Patient's age, gender and the initial stage of primary tumour do not appear to change post-resection survival rates . Prior APR, presentation with pain, elevated CEA levels and unresectable disease are adverse factors. Completeness of resection strongly influences survival, which is significantly shorter in R2 than in R0 and R1 cases. R0 resection, of course, correlates with the best results.
Patients with prior APR have a significantly worse prognosis than those with AR. They more frequently present with pain and elevated CEA levels. These patients also experience longer period between primary and salvage operation. This is explained with no possibility for digital examination or sigmoi-doscopy. It's also impossible to observe changes in bowel habits. The reported resectability rate after APR is 60% and after AR is 86% . But on the positive side, in the case of resectable disease, there is no statistically significant difference in post-salvage survival rates between APR and AR, although results after AR tend to be better . As mentioned, the best results in salvage surgery are achieved after local excision when the indication for surgery is an unfavourable pathohistological report. In other cases, the most favourable outcome is achieved with patients who had recurrent disease within the bowel wall .

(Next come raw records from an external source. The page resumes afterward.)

==> src/rtl/jk_bank_sequencer.sv <==
// jk_bank_sequencer: handshake-driven J/K controller for an external JK flip-flop bank (mask/clear/set/toggle/count).
// Define JK_SEQ_WRAP_STOP_EN to end a count early when the masked bits reach all-ones (up) or all-zeros (down).
module jk_bank_sequencer #(
  parameter int WIDTH = 4,
  parameter int LEN_W = 8
) (
  input  logic             clock,
  input  logic             reset_n,
  input  logic             cmd_valid,
  output logic             cmd_ready,
  input  logic [2:0]       cmd_op,
  input  logic [WIDTH-1:0] cmd_mask,
  input  logic [LEN_W-1:0] cmd_len,
  input  logic [WIDTH-1:0] q_fb,
  output logic [WIDTH-1:0] j,
  output logic [WIDTH-1:0] k,
  output logic             busy,
  output logic             done,
  output logic             wrap
);
  typedef enum logic [1:0] {S_IDLE, S_EXEC, S_DONE} state_t;

  localparam logic [2:0] OP_NOP    = 3'd0;
  localparam logic [2:0] OP_CLEAR  = 3'd1;
  localparam logic [2:0] OP_SET    = 3'd2;
  localparam logic [2:0] OP_TOGGLE = 3'd3;
  localparam logic [2:0] OP_UP     = 3'd4;
  localparam logic [2:0] OP_DN     = 3'd5;

  state_t           r_state;
  logic [2:0]       r_op;
  logic [WIDTH-1:0] r_mask;
  logic [LEN_W-1:0] r_rem;
  logic             r_ready;
  logic             r_busy;
  logic             r_done;
  logic             r_wrap;

  logic [WIDTH-1:0] w_t_up;
  logic [WIDTH-1:0] w_t_dn;
  logic [WIDTH-1:0] w_lm;
  logic [WIDTH-1:0] w_j;
  logic [WIDTH-1:0] w_k;
  logic             w_is_count;
  logic             w_wrap_hit;
  logic             w_direct;

  // Carry chain spans every q_fb bit; the mask only gates which bits are driven.
  always_comb begin
    w_t_up = '0;
    w_t_dn = '0;
    w_lm   = '0;
    for (int i = 0; i < WIDTH; i++) begin
      w_lm      = WIDTH'((1 << i) - 1);
      w_t_up[i] = ((q_fb & w_lm) == w_lm);
      w_t_dn[i] = ((q_fb & w_lm) == '0);
    end
  end

  assign w_is_count = (r_op == OP_UP) || (r_op == OP_DN);
  assign w_direct   = (((cmd_op == OP_UP) || (cmd_op == OP_DN)) && (cmd_len == '0)) ||
                      (cmd_op == OP_NOP) || (cmd_op > OP_DN);

`ifdef JK_SEQ_WRAP_STOP_EN
  assign w_wrap_hit = (r_state == S_EXEC) &&
                      (((r_op == OP_UP) && ((q_fb & r_mask) == r_mask)) ||
                       ((r_op == OP_DN) && ((q_fb & r_mask) == '0)));
`else
  assign w_wrap_hit = 1'b0;
`endif

  always_comb begin
    w_j = '0;
    w_k = '0;
    if ((r_state == S_EXEC) && !w_wrap_hit) begin
      case (r_op)
        OP_CLEAR:  w_k = r_mask;
        OP_SET:    w_j = r_mask;
        OP_TOGGLE: begin w_j = r_mask;          w_k = r_mask;          end
        OP_UP:     begin w_j = w_t_up & r_mask; w_k = w_t_up & r_mask; end
        OP_DN:     begin w_j = w_t_dn & r_mask; w_k = w_t_dn & r_mask; end
        default:   ;
      endcase
    end
  end

  always_ff @(posedge clock or negedge reset_n) begin
    if (!reset_n) begin
      r_state <= S_IDLE;
      r_op    <= '0;
      r_mask  <= '0;
      r_rem   <= '0;
      r_ready <= 1'b1;
      r_busy  <= 1'b0;
      r_done  <= 1'b0;
      r_wrap  <= 1'b0;
    end else begin
      r_done <= 1'b0;
      r_wrap <= 1'b0;
      case (r_state)
        S_IDLE: begin
          if (cmd_valid) begin
            r_op    <= cmd_op;
            r_mask  <= cmd_mask;
            r_rem   <= cmd_len;
            r_ready <= 1'b0;
            r_busy  <= 1'b1;
            if (w_direct) begin
              r_state <= S_DONE;
              r_done  <= 1'b1;
            end else begin
              r_state <= S_EXEC;
            end
          end
        end
        S_EXEC: begin
          r_rem <= r_rem - 1'b1;
          if (w_wrap_hit) begin
            r_state <= S_DONE;
            r_done  <= 1'b1;
            r_wrap  <= 1'b1;
          end else if (!w_is_count || (r_rem == LEN_W'(1))) begin
            r_state <= S_DONE;
            r_done  <= 1'b1;
          end
        end
        S_DONE: begin
          r_state <= S_IDLE;
          r_ready <= 1'b1;
          r_busy  <= 1'b0;
        end
        default: r_state <= S_IDLE;
      endcase
    end
  end

  assign cmd_ready = r_ready;
  assign busy      = r_busy;
  assign done      = r_done;
  assign wrap      = r_wrap;
  assign j         = w_j;
  assign k         = w_k;

endmodule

Many attempts have been made to determine the value of prognostic predictors for patients chosen for curative salvage surgery (St. Marks group, Mayo Clinic group). So far, no consensus has been reached. The only predictive factors that appear to be valuable, for now, are a tumour diameter larger than 3 cm and tumour fixation degree 2. However, it can be useful to follow the recommended tests: a CEA level of 9 ng/ml, if reached in non-smoker, laparotomy is indicated even if all other tests are negative .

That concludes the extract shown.